*Recorded information*.
..........

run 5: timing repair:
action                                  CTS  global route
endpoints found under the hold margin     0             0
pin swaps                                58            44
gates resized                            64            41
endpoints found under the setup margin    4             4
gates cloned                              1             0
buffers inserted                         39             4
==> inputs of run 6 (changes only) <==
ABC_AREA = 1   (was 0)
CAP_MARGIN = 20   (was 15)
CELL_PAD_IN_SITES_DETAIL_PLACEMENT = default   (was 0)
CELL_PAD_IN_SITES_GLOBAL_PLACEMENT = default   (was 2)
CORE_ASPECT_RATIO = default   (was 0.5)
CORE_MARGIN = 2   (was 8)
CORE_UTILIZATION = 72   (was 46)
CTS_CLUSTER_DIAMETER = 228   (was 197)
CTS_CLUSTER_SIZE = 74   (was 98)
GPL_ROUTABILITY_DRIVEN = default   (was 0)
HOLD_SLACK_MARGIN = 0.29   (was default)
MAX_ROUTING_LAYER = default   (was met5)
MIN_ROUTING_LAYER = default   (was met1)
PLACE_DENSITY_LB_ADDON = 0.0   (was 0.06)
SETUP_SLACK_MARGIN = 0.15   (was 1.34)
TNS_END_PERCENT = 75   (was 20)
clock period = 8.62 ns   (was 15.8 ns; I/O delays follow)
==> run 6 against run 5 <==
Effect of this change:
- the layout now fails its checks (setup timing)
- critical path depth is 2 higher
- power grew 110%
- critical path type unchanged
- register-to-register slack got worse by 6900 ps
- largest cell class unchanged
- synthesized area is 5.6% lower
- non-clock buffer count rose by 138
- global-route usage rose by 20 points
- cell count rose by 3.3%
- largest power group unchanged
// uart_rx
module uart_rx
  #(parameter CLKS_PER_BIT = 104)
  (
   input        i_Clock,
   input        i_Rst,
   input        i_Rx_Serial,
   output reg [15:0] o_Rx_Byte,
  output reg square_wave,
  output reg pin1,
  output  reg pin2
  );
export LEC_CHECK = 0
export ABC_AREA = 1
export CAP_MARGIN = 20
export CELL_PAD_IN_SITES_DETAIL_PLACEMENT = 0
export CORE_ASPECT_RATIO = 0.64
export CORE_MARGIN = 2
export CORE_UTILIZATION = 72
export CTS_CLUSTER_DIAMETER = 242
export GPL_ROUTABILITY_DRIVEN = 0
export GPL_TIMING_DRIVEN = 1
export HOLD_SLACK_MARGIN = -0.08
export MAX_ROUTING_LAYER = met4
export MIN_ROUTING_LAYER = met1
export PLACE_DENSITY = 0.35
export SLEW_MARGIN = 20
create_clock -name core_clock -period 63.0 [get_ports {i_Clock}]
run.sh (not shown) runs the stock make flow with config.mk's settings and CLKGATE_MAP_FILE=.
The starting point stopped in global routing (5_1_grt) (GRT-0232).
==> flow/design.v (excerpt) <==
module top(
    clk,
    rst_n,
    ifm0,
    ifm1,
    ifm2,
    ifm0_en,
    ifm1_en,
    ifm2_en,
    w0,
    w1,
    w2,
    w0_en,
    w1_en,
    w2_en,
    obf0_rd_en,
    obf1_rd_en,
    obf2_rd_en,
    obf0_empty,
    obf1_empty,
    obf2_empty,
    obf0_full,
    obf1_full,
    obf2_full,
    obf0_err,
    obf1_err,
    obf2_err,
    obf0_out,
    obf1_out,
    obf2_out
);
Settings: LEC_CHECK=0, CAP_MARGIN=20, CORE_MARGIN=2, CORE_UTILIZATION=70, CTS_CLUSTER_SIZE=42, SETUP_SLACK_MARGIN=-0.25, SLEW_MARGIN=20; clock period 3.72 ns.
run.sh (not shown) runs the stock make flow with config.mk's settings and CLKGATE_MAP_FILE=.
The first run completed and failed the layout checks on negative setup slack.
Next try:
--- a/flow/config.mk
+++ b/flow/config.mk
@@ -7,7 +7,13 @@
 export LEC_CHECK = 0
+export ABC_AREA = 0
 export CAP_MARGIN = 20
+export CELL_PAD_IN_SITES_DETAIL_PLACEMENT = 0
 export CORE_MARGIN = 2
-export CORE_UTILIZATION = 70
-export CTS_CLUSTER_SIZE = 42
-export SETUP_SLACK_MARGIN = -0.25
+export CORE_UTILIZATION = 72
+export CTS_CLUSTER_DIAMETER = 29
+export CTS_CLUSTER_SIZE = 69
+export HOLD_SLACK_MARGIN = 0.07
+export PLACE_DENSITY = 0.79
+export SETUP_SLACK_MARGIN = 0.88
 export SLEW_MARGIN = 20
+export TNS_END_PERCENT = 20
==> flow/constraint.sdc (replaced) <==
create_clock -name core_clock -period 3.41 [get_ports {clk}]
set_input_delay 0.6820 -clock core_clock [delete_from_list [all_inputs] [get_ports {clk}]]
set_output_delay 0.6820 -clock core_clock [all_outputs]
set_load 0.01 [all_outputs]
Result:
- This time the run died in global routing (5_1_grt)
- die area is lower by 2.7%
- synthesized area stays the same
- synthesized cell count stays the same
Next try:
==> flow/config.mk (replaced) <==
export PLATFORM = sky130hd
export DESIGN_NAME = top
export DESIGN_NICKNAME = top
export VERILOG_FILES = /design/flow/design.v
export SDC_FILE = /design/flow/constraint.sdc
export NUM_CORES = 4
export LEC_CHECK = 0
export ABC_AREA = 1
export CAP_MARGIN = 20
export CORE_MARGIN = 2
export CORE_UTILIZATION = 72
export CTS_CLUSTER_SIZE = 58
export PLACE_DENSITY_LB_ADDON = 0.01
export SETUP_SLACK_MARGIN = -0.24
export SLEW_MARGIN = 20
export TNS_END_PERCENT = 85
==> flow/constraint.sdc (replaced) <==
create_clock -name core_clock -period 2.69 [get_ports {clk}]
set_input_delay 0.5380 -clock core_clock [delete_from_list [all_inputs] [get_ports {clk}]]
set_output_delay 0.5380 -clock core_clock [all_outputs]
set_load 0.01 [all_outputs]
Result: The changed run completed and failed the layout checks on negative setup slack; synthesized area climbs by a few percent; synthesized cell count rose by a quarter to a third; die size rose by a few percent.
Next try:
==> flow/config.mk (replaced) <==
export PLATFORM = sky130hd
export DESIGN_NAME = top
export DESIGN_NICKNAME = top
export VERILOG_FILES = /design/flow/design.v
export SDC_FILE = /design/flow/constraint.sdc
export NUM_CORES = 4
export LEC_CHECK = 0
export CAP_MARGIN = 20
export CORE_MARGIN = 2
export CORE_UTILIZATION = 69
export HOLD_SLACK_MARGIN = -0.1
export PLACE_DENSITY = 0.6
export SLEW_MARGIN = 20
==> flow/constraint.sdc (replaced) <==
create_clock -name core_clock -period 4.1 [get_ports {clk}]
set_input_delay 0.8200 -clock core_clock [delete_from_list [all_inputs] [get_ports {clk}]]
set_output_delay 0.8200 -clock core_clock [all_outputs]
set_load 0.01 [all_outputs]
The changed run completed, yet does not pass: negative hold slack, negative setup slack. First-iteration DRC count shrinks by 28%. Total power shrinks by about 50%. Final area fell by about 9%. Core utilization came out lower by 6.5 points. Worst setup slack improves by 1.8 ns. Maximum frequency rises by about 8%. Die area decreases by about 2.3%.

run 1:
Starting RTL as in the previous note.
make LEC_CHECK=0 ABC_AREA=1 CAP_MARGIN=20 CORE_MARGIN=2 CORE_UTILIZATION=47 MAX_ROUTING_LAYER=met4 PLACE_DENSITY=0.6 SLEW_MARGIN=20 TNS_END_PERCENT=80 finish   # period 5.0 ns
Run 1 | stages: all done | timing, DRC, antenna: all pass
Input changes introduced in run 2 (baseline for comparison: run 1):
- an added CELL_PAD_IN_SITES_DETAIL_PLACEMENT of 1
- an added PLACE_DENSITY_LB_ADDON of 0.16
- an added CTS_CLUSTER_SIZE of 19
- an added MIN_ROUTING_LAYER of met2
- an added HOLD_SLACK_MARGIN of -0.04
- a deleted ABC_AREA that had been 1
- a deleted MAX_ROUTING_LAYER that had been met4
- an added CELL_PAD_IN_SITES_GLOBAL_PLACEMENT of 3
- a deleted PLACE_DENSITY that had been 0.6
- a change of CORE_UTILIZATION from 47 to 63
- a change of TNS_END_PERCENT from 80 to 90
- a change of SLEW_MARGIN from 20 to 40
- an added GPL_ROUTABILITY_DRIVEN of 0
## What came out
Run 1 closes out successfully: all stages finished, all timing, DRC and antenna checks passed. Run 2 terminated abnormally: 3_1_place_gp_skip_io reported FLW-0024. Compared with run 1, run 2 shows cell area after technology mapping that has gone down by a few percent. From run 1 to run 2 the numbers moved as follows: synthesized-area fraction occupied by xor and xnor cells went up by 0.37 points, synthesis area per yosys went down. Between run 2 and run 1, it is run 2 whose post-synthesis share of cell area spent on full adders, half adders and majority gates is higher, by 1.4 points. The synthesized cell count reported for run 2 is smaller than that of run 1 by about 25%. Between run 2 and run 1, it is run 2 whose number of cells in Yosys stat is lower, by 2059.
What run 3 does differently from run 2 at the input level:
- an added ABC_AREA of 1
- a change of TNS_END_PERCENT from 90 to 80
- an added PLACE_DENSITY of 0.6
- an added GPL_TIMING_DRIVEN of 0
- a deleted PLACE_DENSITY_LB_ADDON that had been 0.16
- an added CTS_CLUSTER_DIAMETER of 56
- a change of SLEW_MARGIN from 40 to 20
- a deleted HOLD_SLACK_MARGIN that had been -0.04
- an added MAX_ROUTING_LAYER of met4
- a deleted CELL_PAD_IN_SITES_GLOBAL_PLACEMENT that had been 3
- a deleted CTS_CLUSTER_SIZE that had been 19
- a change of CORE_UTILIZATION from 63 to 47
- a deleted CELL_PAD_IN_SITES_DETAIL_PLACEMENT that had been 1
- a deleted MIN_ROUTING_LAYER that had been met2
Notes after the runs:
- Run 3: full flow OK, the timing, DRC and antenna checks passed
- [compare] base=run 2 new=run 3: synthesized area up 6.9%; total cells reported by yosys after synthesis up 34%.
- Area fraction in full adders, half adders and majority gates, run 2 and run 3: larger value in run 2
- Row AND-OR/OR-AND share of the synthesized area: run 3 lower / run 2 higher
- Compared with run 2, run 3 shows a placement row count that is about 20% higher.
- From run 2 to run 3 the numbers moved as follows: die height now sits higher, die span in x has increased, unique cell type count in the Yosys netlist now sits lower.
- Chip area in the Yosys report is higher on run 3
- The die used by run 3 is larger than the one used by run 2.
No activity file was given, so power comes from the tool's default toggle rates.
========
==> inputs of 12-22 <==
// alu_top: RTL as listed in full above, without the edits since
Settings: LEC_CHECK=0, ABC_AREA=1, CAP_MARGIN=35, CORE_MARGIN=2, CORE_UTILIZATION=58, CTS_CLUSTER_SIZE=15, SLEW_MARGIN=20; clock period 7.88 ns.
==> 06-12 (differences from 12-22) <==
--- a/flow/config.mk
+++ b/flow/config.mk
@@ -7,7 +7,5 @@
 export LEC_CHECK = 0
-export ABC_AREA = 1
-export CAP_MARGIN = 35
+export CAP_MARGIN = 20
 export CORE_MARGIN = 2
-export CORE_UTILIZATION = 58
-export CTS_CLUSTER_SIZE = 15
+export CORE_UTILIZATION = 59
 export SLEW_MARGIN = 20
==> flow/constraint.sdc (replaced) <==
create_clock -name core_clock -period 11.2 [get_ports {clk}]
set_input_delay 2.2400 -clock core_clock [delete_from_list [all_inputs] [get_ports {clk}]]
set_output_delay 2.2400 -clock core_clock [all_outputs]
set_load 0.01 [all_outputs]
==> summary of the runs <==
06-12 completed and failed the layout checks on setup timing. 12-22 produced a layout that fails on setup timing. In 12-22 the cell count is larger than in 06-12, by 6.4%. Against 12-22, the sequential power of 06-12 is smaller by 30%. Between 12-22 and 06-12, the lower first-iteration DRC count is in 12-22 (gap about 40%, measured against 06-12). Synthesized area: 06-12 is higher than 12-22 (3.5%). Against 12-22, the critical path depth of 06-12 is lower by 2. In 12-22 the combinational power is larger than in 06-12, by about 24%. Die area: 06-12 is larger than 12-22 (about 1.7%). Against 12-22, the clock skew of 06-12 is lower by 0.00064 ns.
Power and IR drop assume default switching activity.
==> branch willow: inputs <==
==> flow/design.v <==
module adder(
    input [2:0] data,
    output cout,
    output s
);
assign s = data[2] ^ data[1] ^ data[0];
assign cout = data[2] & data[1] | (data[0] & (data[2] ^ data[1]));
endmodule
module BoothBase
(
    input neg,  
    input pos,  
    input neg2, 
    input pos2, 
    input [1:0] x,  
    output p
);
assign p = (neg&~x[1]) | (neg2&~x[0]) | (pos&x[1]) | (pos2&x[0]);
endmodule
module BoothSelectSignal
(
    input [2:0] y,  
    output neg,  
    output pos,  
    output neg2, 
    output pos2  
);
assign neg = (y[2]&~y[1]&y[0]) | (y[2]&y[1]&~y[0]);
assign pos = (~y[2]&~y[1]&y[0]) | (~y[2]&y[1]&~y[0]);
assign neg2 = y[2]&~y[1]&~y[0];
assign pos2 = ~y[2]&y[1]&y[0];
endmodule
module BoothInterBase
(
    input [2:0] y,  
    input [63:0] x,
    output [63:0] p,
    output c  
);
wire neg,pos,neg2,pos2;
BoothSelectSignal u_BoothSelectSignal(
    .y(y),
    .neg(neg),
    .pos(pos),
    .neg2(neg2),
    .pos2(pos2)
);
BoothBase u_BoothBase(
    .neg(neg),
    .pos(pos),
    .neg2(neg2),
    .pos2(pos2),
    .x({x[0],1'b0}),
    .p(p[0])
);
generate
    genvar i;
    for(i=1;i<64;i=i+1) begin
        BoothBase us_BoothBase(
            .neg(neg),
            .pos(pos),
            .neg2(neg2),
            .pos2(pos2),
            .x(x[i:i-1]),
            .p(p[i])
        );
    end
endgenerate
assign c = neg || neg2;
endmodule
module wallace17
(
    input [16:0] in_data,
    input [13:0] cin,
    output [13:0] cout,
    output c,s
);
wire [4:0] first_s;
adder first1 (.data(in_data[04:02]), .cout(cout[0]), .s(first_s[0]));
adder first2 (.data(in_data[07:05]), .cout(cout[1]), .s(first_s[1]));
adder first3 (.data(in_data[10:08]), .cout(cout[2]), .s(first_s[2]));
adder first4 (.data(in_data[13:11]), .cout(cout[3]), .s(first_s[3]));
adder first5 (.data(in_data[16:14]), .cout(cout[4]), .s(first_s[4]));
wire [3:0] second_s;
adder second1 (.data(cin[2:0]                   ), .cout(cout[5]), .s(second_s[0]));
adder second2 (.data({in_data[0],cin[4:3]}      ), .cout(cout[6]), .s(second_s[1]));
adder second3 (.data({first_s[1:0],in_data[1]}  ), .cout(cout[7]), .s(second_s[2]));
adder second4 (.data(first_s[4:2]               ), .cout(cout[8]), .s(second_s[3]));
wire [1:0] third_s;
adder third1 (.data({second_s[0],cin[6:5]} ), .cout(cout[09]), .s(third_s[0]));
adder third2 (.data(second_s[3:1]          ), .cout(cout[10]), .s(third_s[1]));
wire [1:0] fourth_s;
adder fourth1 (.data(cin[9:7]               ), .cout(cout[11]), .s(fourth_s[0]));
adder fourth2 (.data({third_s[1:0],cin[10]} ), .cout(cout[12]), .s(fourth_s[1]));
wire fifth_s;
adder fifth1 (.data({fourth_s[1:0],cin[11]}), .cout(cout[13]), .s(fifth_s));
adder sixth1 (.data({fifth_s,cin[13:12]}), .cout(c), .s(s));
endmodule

..........

*What you need to do*. Above are the entries. Copy exactly the part that opens with the line containing "- largest cell class unchanged" and closes with the line containing "- cell count rose by 3.3%", and no more.

*Task output*.
- largest cell class unchanged
- synthesized area is 5.6% lower
- non-clock buffer count rose by 138
- global-route usage rose by 20 points
- cell count rose by 3.3%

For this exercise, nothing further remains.